**config.mk**
```make
export PLATFORM = sky130hd
export DESIGN_NAME = pcard_strobe_seq
export DESIGN_NICKNAME = d
export VERILOG_FILES = /design/src/rtl/pcs_pkg.sv /design/src/rtl/pcs_wait_sum.sv /design/src/rtl/pcs_strobe_decode.sv /design/src/rtl/pcard_strobe_seq.sv
export SDC_FILE = /design/constraint.sdc
export NUM_CORES = 1
export LEC_CHECK = 0
export BUFFER_PORTS_ARGS = -buffer_cell sky130_fd_sc_hd__buf_2
export CAP_MARGIN = 20
export CORE_ASPECT_RATIO = 2
export CORE_MARGIN = 2
export CORE_UTILIZATION = 52
export CTS_BUF_LIST = sky130_fd_sc_hd__clkbuf_16
export CTS_CLUSTER_SIZE = 24
export DETAILED_ROUTE_END_ITERATION = 12
export GPL_ROUTABILITY_DRIVEN = 0
export PLACE_DENSITY = 0.92
export SYNTH_ARGS = -nofsm -noshare
export SYNTH_HDL_FRONTEND = slang
export SYNTH_SLANG_ARGS = --single-unit
```
**constraint.sdc**
```tcl
create_clock -name clk -period 2.7 [get_ports clk]
set_input_delay 0.405 -clock clk [delete_from_list [all_inputs] [get_ports clk]]
set_output_delay 0.405 -clock clk [all_outputs]
set_load 0.02 [all_outputs]
```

-------

> _Aim of the task_: The listing above needs to be retyped. Reproduce every line exactly.

> _Output for this exercise_:
**config.mk**
```make
export PLATFORM = sky130hd
export DESIGN_NAME = pcard_strobe_seq
export DESIGN_NICKNAME = d
export VERILOG_FILES = /design/src/rtl/pcs_pkg.sv /design/src/rtl/pcs_wait_sum.sv /design/src/rtl/pcs_strobe_decode.sv /design/src/rtl/pcard_strobe_seq.sv
export SDC_FILE = /design/constraint.sdc
export NUM_CORES = 1
export LEC_CHECK = 0
export BUFFER_PORTS_ARGS = -buffer_cell sky130_fd_sc_hd__buf_2
export CAP_MARGIN = 20
export CORE_ASPECT_RATIO = 2
export CORE_MARGIN = 2
export CORE_UTILIZATION = 52
export CTS_BUF_LIST = sky130_fd_sc_hd__clkbuf_16
export CTS_CLUSTER_SIZE = 24
export DETAILED_ROUTE_END_ITERATION = 12
export GPL_ROUTABILITY_DRIVEN = 0
export PLACE_DENSITY = 0.92
export SYNTH_ARGS = -nofsm -noshare
export SYNTH_HDL_FRONTEND = slang
export SYNTH_SLANG_ARGS = --single-unit
```
**constraint.sdc**
```tcl
create_clock -name clk -period 2.7 [get_ports clk]
set_input_delay 0.405 -clock clk [delete_from_list [all_inputs] [get_ports clk]]
set_output_delay 0.405 -clock clk [all_outputs]
set_load 0.02 [all_outputs]
```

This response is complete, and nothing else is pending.